Lei: Però io sono quella che ha dovuto fare la scelta! Ogni notte guardavo come dormivi mentre piangevo disperatamente. Il mondo senza di te, senza la tua voce, senza le tue mani sembrava surreale. Però, quando l’oscurità svaniva, mi rendevo conto di meritare il futuro. Ho lavorato sodo per questo! Alla luce tutto diventava tangibile.

Lui: Anch’io ho lavorato sodo per questo. Anch’io ho sofferto. Quando prendevi i tuoi vestiti dal nostro armadio. Quando mi chiedevi quali libri lasci a me e quali prendi con te. Quando mi dicesti che il cactus me lo lasciavi, volevo sbatterlo fuori dalla finestra insieme ai tuoi e ai miei libri, e con tutta la nostra vita. Invece ti ho aiutato impaccare i libri. Ti ho portato i bagagli giù per le scale. Ho chiuso la porta del taxi dietro di te. Ti ho salutata senza dire niente, guardando in silenzio il taxi sparire. L’unica cosa che voglio è che tu capisca che io sono rimasto qui. Ho bisogno di questo.

Lui e Lei si guardano in silenzio. Da fuori si sente la chitarra.

Lei: Tu che cosa faresti se fossi al posto mio?

Lui (si allontana): Non chiedermi questo.

Lei: Rispondimi.

Lui (fa no con la testa): Puoi chiedermi con quante donne sono andato a letto in questi due anni, o cosa faccio quando non posso dormire di notte, o quante volte volevo ammazzarmi, solo quello non puoi chiedermi.

Lei: Mentre me ne andavo, dicesti che mi capivi. Che mi amavi. E che non me lo avresti rinfacciato mai. Maledizione! Certo che posso chiederti cosa faresti se fossi al mio posto!

Lui: Sei sicura di volerlo sapere? Va bene. Tu dimmi com’è , ed io ti dirò cosa farei.

Lei: Perché vuoi farti ancora più male? Perché vuoi sapere com’è in un posto dove non potrai mai andare?

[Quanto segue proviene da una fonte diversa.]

### src/rtl/read_data_assembler.sv
// -----------------------------------------------------------------------------
// read_data_assembler
//
// Packs one DDR3 read burst into a single wide word for the CPU side.
// After a READ command is accepted, the block waits the latched CAS-style
// latency and then shifts in NW = BL/2 capture words, first word in the LSBs.
// The assembled word goes into a 2-entry fall-through FIFO that is drained
// with a valid/ready handshake.
//
// Ports:
//   clock        - single rising-edge clock
//   reset        - asynchronous, active-high; clears all state
//   rd_issue     - one-cycle READ command pulse
//   rd_latency   - cycles from rd_issue to first capture (0 behaves as 1)
//   burst_data   - 2*BW-bit word from the read-burst capture stage
//   rd_ready     - a new rd_issue can be accepted this cycle
//   cpu_rdata    - assembled burst at the FIFO head
//   cpu_rvalid   - FIFO non-empty
//   cpu_rready   - CPU accepts the head entry
//   busy         - a burst is in flight (waiting or capturing)
//   protocol_err - sticky: rd_issue seen while rd_ready was low
// -----------------------------------------------------------------------------
module read_data_assembler #(
    parameter int BW  = 8,
    parameter int BL  = 8,
    parameter int CLW = 4
) (
    input  logic               clock,
    input  logic               reset,
    input  logic               rd_issue,
    input  logic [CLW-1:0]     rd_latency,
    input  logic [2*BW-1:0]    burst_data,
    output logic               rd_ready,
    output logic [BW*BL-1:0]   cpu_rdata,
    output logic               cpu_rvalid,
    input  logic               cpu_rready,
    output logic               busy,
    output logic               protocol_err
);

    localparam int WW = 2 * BW;                       // capture word width
    localparam int NW = BL / 2;                       // captures per burst
    localparam int DW = BW * BL;                      // assembled word width
    localparam int KW = (NW > 1) ? $clog2(NW) : 1;    // word index width

    localparam logic [1:0] S_IDLE    = 2'd0;
    localparam logic [1:0] S_WAIT_CL = 2'd1;
    localparam logic [1:0] S_CAPTURE = 2'd2;

    // ------------------------------------------------------------------
    // State
    // ------------------------------------------------------------------
    logic [1:0]     state_q,    state_d;
    logic [CLW-1:0] lat_cnt_q,  lat_cnt_d;
    logic [KW-1:0]  word_idx_q, word_idx_d;
    logic [DW-1:0]  asm_q,      asm_d;
    logic           perr_q,     perr_d;

    logic           wr_ptr_q,   wr_ptr_d;
    logic           rd_ptr_q,   rd_ptr_d;
    logic [1:0]     count_q,    count_d;

    logic           issue_accept;
    logic           push;
    logic           pop;
    logic [CLW-1:0] lat_eff;

    // ------------------------------------------------------------------
    // Handshake / status
    // ------------------------------------------------------------------
    // Only one burst is ever in flight and a new one is only accepted while
    // the FIFO has a free slot, so a push can never overflow the FIFO.
    assign rd_ready     = (state_q == S_IDLE) && (count_q < 2'd2);
    assign issue_accept = rd_issue && rd_ready;
    assign busy         = (state_q != S_IDLE);
    assign cpu_rvalid   = (count_q != 2'd0);
    assign pop          = cpu_rvalid && cpu_rready;
    assign protocol_err = perr_q;

    // A programmed latency of zero is treated as one cycle.
    assign lat_eff = (rd_latency == '0) ? CLW'(1) : rd_latency;

    // ------------------------------------------------------------------
    // Burst FSM and assembly register
    // ------------------------------------------------------------------
    always_comb begin
        state_d    = state_q;
        lat_cnt_d  = lat_cnt_q;
        word_idx_d = word_idx_q;
        asm_d      = asm_q;
        push       = 1'b0;

        case (state_q)
            S_IDLE: begin
                if (issue_accept) begin
                    // Counter holds the cycles still to wait before the
                    // capture state; latency 1 skips the wait entirely.
                    lat_cnt_d  = lat_eff - CLW'(1);
                    word_idx_d = '0;
                    state_d    = (lat_eff == CLW'(1)) ? S_CAPTURE : S_WAIT_CL;
                end
            end

            S_WAIT_CL: begin
                lat_cnt_d = lat_cnt_q - CLW'(1);
                if (lat_cnt_d == '0) begin
                    state_d = S_CAPTURE;
                end
            end

            S_CAPTURE: begin
                // Word k lands in slice k; constant slices keep the mux simple.
                for (int k = 0; k < NW; k++) begin
                    if (word_idx_q == KW'(k)) begin
                        asm_d[k*WW +: WW] = burst_data;
                    end
                end
                if (word_idx_q == KW'(NW - 1)) begin
                    // asm_d already contains the final word, so it is the
                    // value written into the FIFO this edge.
                    push       = 1'b1;
                    word_idx_d = '0;
                    state_d    = S_IDLE;
                end else begin
                    word_idx_d = word_idx_q + KW'(1);
                end
            end

            default: begin
                state_d = S_IDLE;
            end
        endcase
    end

    // Sticky error: any READ presented while not ready is dropped and flagged.
    always_comb begin
        perr_d = perr_q | (rd_issue & ~rd_ready);
    end

    // ------------------------------------------------------------------
    // FIFO pointers and occupancy
    // ------------------------------------------------------------------
    always_comb begin
        wr_ptr_d = push ? ~wr_ptr_q : wr_ptr_q;
        rd_ptr_d = pop  ? ~rd_ptr_q : rd_ptr_q;
        count_d  = count_q;
        case ({push, pop})
            2'b10:   count_d = count_q + 2'd1;
            2'b01:   count_d = count_q - 2'd1;
            default: count_d = count_q;     // idle, or push+pop cancels out
        endcase
    end

    always_ff @(posedge clock or posedge reset) begin
        if (reset) begin
            state_q    <= S_IDLE;
            lat_cnt_q  <= '0;
            word_idx_q <= '0;
            asm_q      <= '0;
            perr_q     <= 1'b0;
            wr_ptr_q   <= 1'b0;
            rd_ptr_q   <= 1'b0;
            count_q    <= 2'd0;
        end else begin
            state_q    <= state_d;
            lat_cnt_q  <= lat_cnt_d;
            word_idx_q <= word_idx_d;
            asm_q      <= asm_d;
            perr_q     <= perr_d;
            wr_ptr_q   <= wr_ptr_d;
            rd_ptr_q   <= rd_ptr_d;
            count_q    <= count_d;
        end
    end

    // ------------------------------------------------------------------
    // FIFO storage: one register per entry
    // ------------------------------------------------------------------
    genvar gi;
    generate
        for (gi = 0; gi < 2; gi++) begin : g_entry
            logic [DW-1:0] data_q;
            logic [DW-1:0] data_d;

            always_comb begin
                data_d = data_q;
                if (push && (wr_ptr_q == 1'(gi))) begin
                    data_d = asm_d;
                end
            end

            always_ff @(posedge clock or posedge reset) begin
                if (reset) begin
                    data_q <= '0;
                end else begin
                    data_q <= data_d;
                end
            end
        end
    endgenerate

    // Fall-through head. While the FIFO is empty this shows a stale entry,
    // which the CPU side must ignore; after reset both entries read as zero.
    assign cpu_rdata = rd_ptr_q ? g_entry[1].data_q : g_entry[0].data_q;

endmodule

Lui: Perché dovrei esserci io lì, cazzo!

Il mendicante fuori di colpo smette di suonare. Il mondo tace.

Lei (dopo un po’): Che cosa vuoi dire?

Lui: Ricevetti la lettera per primo. Non dormii per tutta la notte. Rileggevo la lettera ancora e ancora. La lettera del mio futuro. E accanto a me c’eri tu. Dormivi come un angelo. Lì c’era il tuo cactus, i tuoi vestiti con l’odore di noce di cocco, e i tuoi libri, sempre sparsi per l’appartamento. Al mattino, quando il sole era già sorto, salii e mandai il mio rifiuto. Scelsi te perché tu eri l’unica cosa tangibile nella mia vita.

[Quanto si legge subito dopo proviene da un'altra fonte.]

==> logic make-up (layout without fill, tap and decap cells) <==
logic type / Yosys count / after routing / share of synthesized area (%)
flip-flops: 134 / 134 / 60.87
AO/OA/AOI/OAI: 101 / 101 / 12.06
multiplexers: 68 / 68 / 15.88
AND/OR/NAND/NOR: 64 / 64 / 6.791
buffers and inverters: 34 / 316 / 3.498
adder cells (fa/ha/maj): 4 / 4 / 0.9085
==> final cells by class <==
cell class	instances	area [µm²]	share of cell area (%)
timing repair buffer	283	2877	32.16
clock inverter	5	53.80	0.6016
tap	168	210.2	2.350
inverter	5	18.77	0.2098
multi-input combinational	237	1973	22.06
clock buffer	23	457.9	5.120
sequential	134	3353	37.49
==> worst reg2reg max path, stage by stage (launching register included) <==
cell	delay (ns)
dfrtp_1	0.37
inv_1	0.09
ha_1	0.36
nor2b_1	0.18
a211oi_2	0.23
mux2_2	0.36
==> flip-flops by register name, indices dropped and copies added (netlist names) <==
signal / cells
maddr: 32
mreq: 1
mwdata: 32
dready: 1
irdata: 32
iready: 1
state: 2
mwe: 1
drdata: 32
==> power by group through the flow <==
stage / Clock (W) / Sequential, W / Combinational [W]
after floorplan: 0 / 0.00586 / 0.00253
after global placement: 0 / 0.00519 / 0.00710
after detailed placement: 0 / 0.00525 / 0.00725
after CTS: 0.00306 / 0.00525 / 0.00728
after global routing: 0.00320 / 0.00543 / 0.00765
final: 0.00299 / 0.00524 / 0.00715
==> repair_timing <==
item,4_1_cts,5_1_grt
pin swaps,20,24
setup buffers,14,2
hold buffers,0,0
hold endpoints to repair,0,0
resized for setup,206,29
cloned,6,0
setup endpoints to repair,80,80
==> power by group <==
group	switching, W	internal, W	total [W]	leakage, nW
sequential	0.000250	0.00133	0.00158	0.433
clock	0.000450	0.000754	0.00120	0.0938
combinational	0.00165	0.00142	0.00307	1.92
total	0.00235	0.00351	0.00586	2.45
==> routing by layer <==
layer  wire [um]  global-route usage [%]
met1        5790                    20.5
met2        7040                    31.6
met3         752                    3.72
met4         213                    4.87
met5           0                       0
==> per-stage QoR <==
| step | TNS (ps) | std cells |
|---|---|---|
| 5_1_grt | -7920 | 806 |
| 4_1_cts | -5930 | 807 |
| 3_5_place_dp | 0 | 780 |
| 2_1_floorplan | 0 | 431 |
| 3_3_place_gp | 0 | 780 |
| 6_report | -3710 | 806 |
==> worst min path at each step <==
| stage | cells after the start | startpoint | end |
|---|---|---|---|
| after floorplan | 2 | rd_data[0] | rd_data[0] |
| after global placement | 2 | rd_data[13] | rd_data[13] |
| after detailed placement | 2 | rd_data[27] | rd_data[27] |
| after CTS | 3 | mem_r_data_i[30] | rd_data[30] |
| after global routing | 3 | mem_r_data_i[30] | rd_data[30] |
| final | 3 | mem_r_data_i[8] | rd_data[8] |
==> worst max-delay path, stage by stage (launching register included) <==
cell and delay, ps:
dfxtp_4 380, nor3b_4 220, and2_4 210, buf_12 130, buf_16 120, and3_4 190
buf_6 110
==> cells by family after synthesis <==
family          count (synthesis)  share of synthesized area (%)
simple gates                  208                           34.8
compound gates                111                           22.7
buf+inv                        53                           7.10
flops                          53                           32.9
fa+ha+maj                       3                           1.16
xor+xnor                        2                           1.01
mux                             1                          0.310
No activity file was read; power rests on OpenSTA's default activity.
[src/rtl/inst_fetch_queue_pkg.sv]
// inst_fetch_queue_pkg: shared fetch types, state encoding and constants
package inst_fetch_queue_pkg;
  typedef enum logic [1:0] {S_IDLE, S_WAIT, S_DROP} fetch_state_t;
  localparam logic [31:0] DEFAULT_RESET_PC = 32'h0000_0000;
  localparam int INST_W = 32;
  localparam logic [31:0] PC_STEP = 32'd4;
  typedef struct packed {
    logic [INST_W-1:0] inst;
    logic [31:0]       pc;
    logic [31:0]       pc4;
  } fetch_entry_t;
endpackage
$ cat src/rtl/channel_tap_scheduler.sv
// Symbol forwarder with a double-buffered channel tap bank. A commit flushes the
// channel history with zero symbols, then copies the shadow taps into the active bank.
module channel_tap_scheduler #(
    parameter int PULSE_RESPONSE_LENGTH = 3,
    parameter int SIGNAL_RESOLUTION     = 8
) (
    input  logic                                               clk,
    input  logic                                               rstn,
    input  logic                                               cfg_wr_valid,
    output logic                                               cfg_wr_ready,
    input  logic [7:0]                                         cfg_wr_addr,
    input  logic [2*SIGNAL_RESOLUTION-1:0]                     cfg_wr_data,
    input  logic                                               cfg_commit,
    input  logic signed [SIGNAL_RESOLUTION-1:0]                sym_in,
    input  logic                                               sym_in_valid,
    output logic                                               sym_in_ready,
    output logic signed [SIGNAL_RESOLUTION-1:0]                ch_sym_out,
    output logic                                               ch_sym_valid,
    output logic [PULSE_RESPONSE_LENGTH*2*SIGNAL_RESOLUTION-1:0] taps_active,
    output logic                                               commit_done,
    output logic                                               cfg_err
);

    localparam int TAP_W  = 2 * SIGNAL_RESOLUTION;
    localparam int BANK_W = PULSE_RESPONSE_LENGTH * TAP_W;
    localparam int CNT_W  = (PULSE_RESPONSE_LENGTH > 1) ? $clog2(PULSE_RESPONSE_LENGTH) : 1;
    localparam logic [CNT_W-1:0] FLUSH_LAST = CNT_W'(PULSE_RESPONSE_LENGTH - 1);
    // Identity response: tap0 has mantissa 1 and shift 0, every other tap is zero.
    localparam logic [BANK_W-1:0] IDENTITY = BANK_W'(1) << SIGNAL_RESOLUTION;

    typedef enum logic [1:0] {
        RUN,
        FLUSH,
        SWAP
    } state_t;

    state_t             state;
    state_t             state_next;
    logic [CNT_W-1:0]   flush_cnt;
    logic               commit_pending;
    logic [BANK_W-1:0]  shadow_bank;
    logic [BANK_W-1:0]  active_bank;
    logic               wr_fire;
    logic               wr_in_range;
    logic               sym_fire;

    assign wr_fire     = cfg_wr_valid && cfg_wr_ready;
    assign wr_in_range = int'(cfg_wr_addr) < PULSE_RESPONSE_LENGTH;
    assign sym_fire    = sym_in_valid && sym_in_ready;
    assign taps_active = active_bank;

    always_ff @(posedge clk) begin
        if (!rstn) begin
            state <= RUN;
        end else begin
            state <= state_next;
        end
    end

    always_comb begin
        state_next   = state;
        sym_in_ready = 1'b0;
        cfg_wr_ready = 1'b0;
        case (state)
            RUN: begin
                sym_in_ready = 1'b1;
                cfg_wr_ready = 1'b1;
                if (cfg_commit || commit_pending) begin
                    state_next = FLUSH;
                end
            end
            FLUSH: begin
                if (flush_cnt == FLUSH_LAST) begin
                    state_next = SWAP;
                end
            end
            SWAP:    state_next = RUN;
            default: state_next = RUN;
        endcase
    end

    // Commits arriving while a swap is in flight collapse into one pending request.
    always_ff @(posedge clk) begin
        if (!rstn) begin
            flush_cnt      <= '0;
            commit_pending <= 1'b0;
        end else begin
            case (state)
                RUN: begin
                    flush_cnt <= '0;
                    if (state_next == FLUSH) begin
                        commit_pending <= 1'b0;
                    end
                end
                FLUSH: begin
                    flush_cnt <= (flush_cnt == FLUSH_LAST) ? '0 : flush_cnt + 1'b1;
                    if (cfg_commit) begin
                        commit_pending <= 1'b1;
                    end
                end
                default: begin
                    flush_cnt <= '0;
                    if (cfg_commit) begin
                        commit_pending <= 1'b1;
                    end
                end
            endcase
        end
    end

    always_ff @(posedge clk) begin
        if (!rstn) begin
            ch_sym_out   <= '0;
            ch_sym_valid <= 1'b0;
            commit_done  <= 1'b0;
            cfg_err      <= 1'b0;
            shadow_bank  <= IDENTITY;
            active_bank  <= IDENTITY;
        end else begin
            ch_sym_out   <= '0;
            ch_sym_valid <= 1'b0;
            commit_done  <= 1'b0;
            cfg_err      <= wr_fire && !wr_in_range;
            if (wr_fire && wr_in_range) begin
                for (int i = 0; i < PULSE_RESPONSE_LENGTH; i++) begin
                    if (int'(cfg_wr_addr) == i) begin
                        shadow_bank[i*TAP_W +: TAP_W] <= cfg_wr_data;
                    end
                end
            end
            case (state)
                RUN: begin
                    if (sym_fire) begin
                        ch_sym_out   <= sym_in;
                        ch_sym_valid <= 1'b1;
                    end
                end
                FLUSH: begin
                    ch_sym_valid <= 1'b1;
                end
                SWAP: begin
                    active_bank <= shadow_bank;
                    commit_done <= 1'b1;
                end
                default: begin
                    ch_sym_valid <= 1'b0;
                end
            endcase
        end
    end

endmodule
File: src/rtl/seg7_scan_driver.sv
// seg7_scan_driver: 6-digit multiplexed 7-segment scanner with per-frame digit snapshot,
// anti-ghost blanking, leading-zero suppression, separator dots and invalid-BCD dash.
module seg7_scan_driver #(
    parameter int SCAN_DIV       = 50000,
    parameter int BLANK_CYCLES   = 4,
    parameter int ACTIVE_LOW_SEG = 1,
    parameter int ACTIVE_LOW_AN  = 1,
    parameter int BLANK_LEADING  = 1
) (
    input  logic       clk,
    input  logic       reset,
    input  logic       enable,
    input  logic [3:0] sec_lsb,
    input  logic [3:0] sec_msb,
    input  logic [3:0] min_lsb,
    input  logic [3:0] min_msb,
    input  logic [3:0] hr_lsb,
    input  logic [3:0] hr_msb,
    output logic [6:0] seg,
    output logic       dp,
    output logic [5:0] an,
    output logic       frame_tick
);
    localparam int CW = SCAN_DIV > 1 ? $clog2(SCAN_DIV) : 1;
    localparam logic [6:0] SEG_INV = ACTIVE_LOW_SEG != 0 ? 7'h7F : 7'h00;
    localparam logic       DP_INV  = ACTIVE_LOW_SEG != 0;
    localparam logic [5:0] AN_INV  = ACTIVE_LOW_AN != 0 ? 6'h3F : 6'h00;

    logic [CW-1:0]   cnt;
    logic [2:0]      idx;
    logic [5:0][3:0] snap;
    logic            wrap, frame, active, blank_lead;
    logic [3:0]      digit;
    logic [6:0]      code, seg_n;
    logic            dp_n;
    logic [5:0]      an_n;

    always_comb begin
        wrap       = cnt == CW'(SCAN_DIV - 1);
        frame      = wrap && idx == 3'd5;
        digit      = snap[idx];
        active     = enable && cnt >= CW'(BLANK_CYCLES);
        blank_lead = BLANK_LEADING != 0 && idx == 3'd5 && snap[5] == 4'd0;
        case (digit)
            4'd0:    code = 7'h3F;
            4'd1:    code = 7'h06;
            4'd2:    code = 7'h5B;
            4'd3:    code = 7'h4F;
            4'd4:    code = 7'h66;
            4'd5:    code = 7'h6D;
            4'd6:    code = 7'h7D;
            4'd7:    code = 7'h07;
            4'd8:    code = 7'h7F;
            4'd9:    code = 7'h6F;
            default: code = 7'h40;
        endcase
        seg_n = active && !blank_lead ? code : 7'h00;
        dp_n  = active && (idx == 3'd2 || idx == 3'd4);
        an_n  = active ? 6'd1 << idx : 6'd0;
    end

    // Snapshot loads on the last cycle of digit 5 so a whole frame shows one consistent time
    always_ff @(posedge clk or posedge reset) begin
        if (reset) begin
            cnt        <= '0;
            idx        <= '0;
            snap       <= '0;
            seg        <= SEG_INV;
            dp         <= DP_INV;
            an         <= AN_INV;
            frame_tick <= 1'b0;
        end else begin
            cnt        <= wrap ? '0 : cnt + 1'b1;
            idx        <= wrap ? (idx == 3'd5 ? 3'd0 : idx + 3'd1) : idx;
            snap       <= frame ? {hr_msb, hr_lsb, min_msb, min_lsb, sec_msb, sec_lsb} : snap;
            seg        <= seg_n ^ SEG_INV;
            dp         <= dp_n ^ DP_INV;
            an         <= an_n ^ AN_INV;
            frame_tick <= frame;
        end
    end
endmodule

File: config.mk
export PLATFORM = sky130hd
export DESIGN_NAME = seg7_scan_driver
export DESIGN_NICKNAME = d
export VERILOG_FILES = /design/src/rtl/seg7_scan_driver.sv
export SDC_FILE = /design/constraint.sdc
export NUM_CORES = 1
export LEC_CHECK = 0
export ABC_AREA = 1
export CAP_MARGIN = 0
export CORE_ASPECT_RATIO = 0.8
export CORE_UTILIZATION = 57
export CTS_BUF_LIST = sky130_fd_sc_hd__clkbuf_4 sky130_fd_sc_hd__clkbuf_8
export DETAILED_ROUTE_END_ITERATION = 10
export PLACE_DENSITY = 0.82
export SKIP_CTS_REPAIR_TIMING = 1
export SYNTH_ARGS = -nofsm -noshare
export SYNTH_HDL_FRONTEND = slang
export SYNTH_SLANG_ARGS = --single-unit
File: constraint.sdc
create_clock -name clk -period 2.37 [get_ports clk]
set_input_delay 0.474 -clock clk [delete_from_list [all_inputs] [get_ports clk]]
set_output_delay 0.474 -clock clk [all_outputs]
set_load 0.01 [all_outputs]
==> results.md <==
• status: finished, violations left
• violated checks: DRC
• cell type with the largest total area after synthesis: dfrtp_1
• Die Wd: 84.2 um
• Synth area leaders: dfrtp_1 (36%), nand2_1 (15%), dfstp_2 (12%), inv_1 (6.0%), nand3_1 (4.5%)
• Tcrit/Tclk final: 84.1%
• worst slack at placement: 0.392 ns
• clock buffer depth: 2
• synthesized netlist net count: 420
• worst skew pair latency: 0.33 ns
• Core Rows: 23
• number of nets still failing antenna checks after routing: 0
• Root Buffer Master: clkbuf_8
• worst vdd rail ir drop: 0.433 mV
• initial antenna violation count: 0
• Worst slew margin: 64.3%
• beginning of the worst hold path: cnt[0]
• register area share after synthesis: 47.7%
• Synth Area in Compound Gates: 8.04%
• die height: 67.8 um
• Critical Path Start: idx[1]
• via density per instance: 5.19
• transition time at the pin with the least slew margin: 0.534 ns
• parity-gate share of the synthesized area counting xor and xnor cells: 2.27%
• Post-Layout Inst Area: 3680 sq um
• overflow left after global routing: 0
• CP required: 2.61 ns
• total half-perimeter wirelength after legalization and detailed placement: 4.87 mm
• startpoint of the most critical register-to-register path: idx[1]
• most common flop cell mapped by yosys: dfrtp_1
• number of vias in the routed layout: 2563
• maximum level of the CTS H-tree: 3
• routability congestion estimate: 0.884
• Synth-to-Final Area Change: 19.4%
• WL final: 6.34 mm
• synthesis warning total: 0
• Final setup violation count: 0
• Final Hold Vio Count: 0
• max capacitance violation total: 0
• netlist area before placement: 3080 sq um
• max frequency: 502 MHz
• simple-gate share of the synthesized area: 29.0%
• post-synthesis adder-cell area fraction: 3.25%
• wire length per cell: 12.8 um
• Clock transition at path regs: 0.06 ns
• maximum number of pins on one net before global-route repair: 38
• Slew Viols, Final: 0
• setup TNS: 0 ns
• classification of the worst setup path: register to register
• Total Nets Final: 463
• GRT Util Overall: 25.3%
• floorplan die area: 5710 sq um
• gate count of the mapped netlist: 385
• vias in the first global route: 2346
• final core area utilization: 72.2%
• Seq cells post-synth: 58
• number of synthesized flops with an enable pin: 0
• library cells used by synthesis: 33
• setup repair after global routing missed its margin: no
• Arr. time, crit path: 2.23 ns
• combinational family with the most area after synthesis: simple AND/OR/NAND/NOR gates
• startpoint class of the critical path: register
• shortest clock period the worst path allows after layout: 1.99 ns
• mux share of post-synthesis cell area: 0%
• Commonest cells post-synth: nand2_1 (121), inv_1 (49), dfrtp_1 (44)
• Pre-antenna DRT Iters: 8
• area inside the core boundary: 5090 sq um
• PwrDens: 507 nW/um^2
• post-route worst setup slack: 0.377 ns
• Critical Path Fanout Max: 11
• Remaining DRCs: 6
• class of the tightest hold or removal check: register to register
• Fin Hold WS: 0.492 ns
• most frequently used cell type in the post-synthesis netlist: nand2_1
• count of antenna diodes in the layout: 0
• Boundary Pins: 42
• clock tree from TritonCTS: built
• TritonCTS buffer count: 9
• fraction of final layout cells with drive strength greater than 1: 11.8%
• leakage power: 1.78 nW
• top-area cell type share of the netlist area: 35.7%
• capturing element type of the critical path: register
• wire length of the first global-routing pass: 10.9 mm
• I/O Buffers: 41
• number of clock sinks seen by CTS: 58
• Final Skew: 0.00494 ns
• Detailed Route Iter0 Violations: 166
• Avg Cell Area, Syn: 8.00 sq um
• initial cell density of the core: 60.5%
• area post-placement: 3510 sq um
• async set-reset flop share out of synthesis: 100%
==> sequential cells by signal, summed over array words and instances, names as in the netlist <==
register    count
an              6
cnt            16
dp              1
frame_tick      1
idx             3
seg             7
snap           24
==> metal layers <==
metal / routed length, um / vias up / GRT usage [%]
met5: 0 / - / 0
met4: 79 / 0 / 8.41
met3: 380 / 10 / 8.07
met2: 2730 / 80 / 37.6
met1: 3160 / 1190 / 35.2
li1: - / 1283 / -
==> placed cells by master, fill, tap and decap left out, types with 7 or more instances in the layout <==
cell and instances:
o21ai_0 25, clkbuf_8 11, inv_1 48, dfstp_2 14, xor2_1 7, nand3_1 28
ha_1 8, nand2_1 121, nor2_1 34, dfrtp_1 44, clkdlybuf4s50_1 41, o21ai_1 11
==> kinds of logic after synthesis <==
| logic type | after synthesis |
|---|---|
| AO/OA/AOI/OAI | 46 |
| XOR/XNOR | 8 |
| adder cells (fa/ha/maj) | 8 |
| buffers and inverters | 65 |
| flip-flops | 58 |
| AND/OR/NAND/NOR | 200 |
==> path summary, 6_finish.rpt <==
kind | to | slack, ns | cells after the start
setup / recovery | seg[3] | 0.38 | 10
hold / removal | cnt[0] | 0.49 | 1
setup reg to reg | seg[3] | 0.38 | 10
hold reg to reg | cnt[0] | 0.49 | 1
max in group asynchronous | snap[16] | 1.31 | 3
min in group asynchronous | cnt[14] | 0.50 | 2
==> final cells by class <==
cell class              count  area, sq um
fillers                   422         1410
well taps                  62         77.6
inverters                  52          195
repair buffers             45          453
multi-input cells         262         1310
flip-flops and latches     58         1470
clock buffers              12          159
clock inverters             3         15.0
==> power by group <==
part           total (mW)  internal [mW]  switching, mW
logic              0.0749         0.0444         0.0305
registers           0.995          0.995       0.000407
clock network       0.795          0.436          0.359
==> worst max-delay path, stage by stage, from the launching register on <==
cell     delay [ns]
dfrtp_1        0.49
inv_2          0.17
nand2_1        0.16
o22ai_1        0.19
o21ai_0        0.10
nand2_1        0.15
inv_1          0.10
ha_1           0.29
nand3_1        0.09
nand3_1        0.10
nand3_1        0.06
==> per-stage QoR <==
stage               cells  total power [mW]
floorplan             385              1.03
global placement      479              1.09
detailed placement    479              1.09
CTS                   494              1.88
global route          494              1.93
finish                494              1.86
Note: power is estimated with default switching activity, not from simulation.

Lei si copre la bocca con la mano e lo guarda con gli occhi spalancati, stordita. Poi si allunga verso di lui, ma Lui si alza e si rimette il cappello.

Lui: Hai ragione. Perché farmi male? Non potrò mai andare .

Va alla porta e afferra la maniglia. Si gira verso di lei.

Lui: Domani ti manderò il cactus. Le cose che crescono devono essere in un luogo dove c’è il futuro, e non in un luogo dove tutto rimane lo stesso. Buona fortuna.

Lui se ne va. Lei rimane seduta, con la mano sulla bocca aperta.